Information supplied –

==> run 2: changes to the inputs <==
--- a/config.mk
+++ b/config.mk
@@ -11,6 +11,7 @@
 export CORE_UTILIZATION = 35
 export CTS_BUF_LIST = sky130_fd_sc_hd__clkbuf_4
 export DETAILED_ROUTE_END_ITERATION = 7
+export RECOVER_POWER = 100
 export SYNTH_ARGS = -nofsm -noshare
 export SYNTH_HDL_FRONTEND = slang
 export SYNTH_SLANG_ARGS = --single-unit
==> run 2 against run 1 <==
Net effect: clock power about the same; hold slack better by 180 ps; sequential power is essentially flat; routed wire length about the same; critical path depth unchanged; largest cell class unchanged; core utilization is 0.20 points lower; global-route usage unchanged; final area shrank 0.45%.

Aim of the exercise –
Search the data for "export" and list every line in which it occurs.

Final answer –
 export CORE_UTILIZATION = 35
 export CTS_BUF_LIST = sky130_fd_sc_hd__clkbuf_4
 export DETAILED_ROUTE_END_ITERATION = 7
+export RECOVER_POWER = 100
 export SYNTH_ARGS = -nofsm -noshare
 export SYNTH_HDL_FRONTEND = slang
 export SYNTH_SLANG_ARGS = --single-unit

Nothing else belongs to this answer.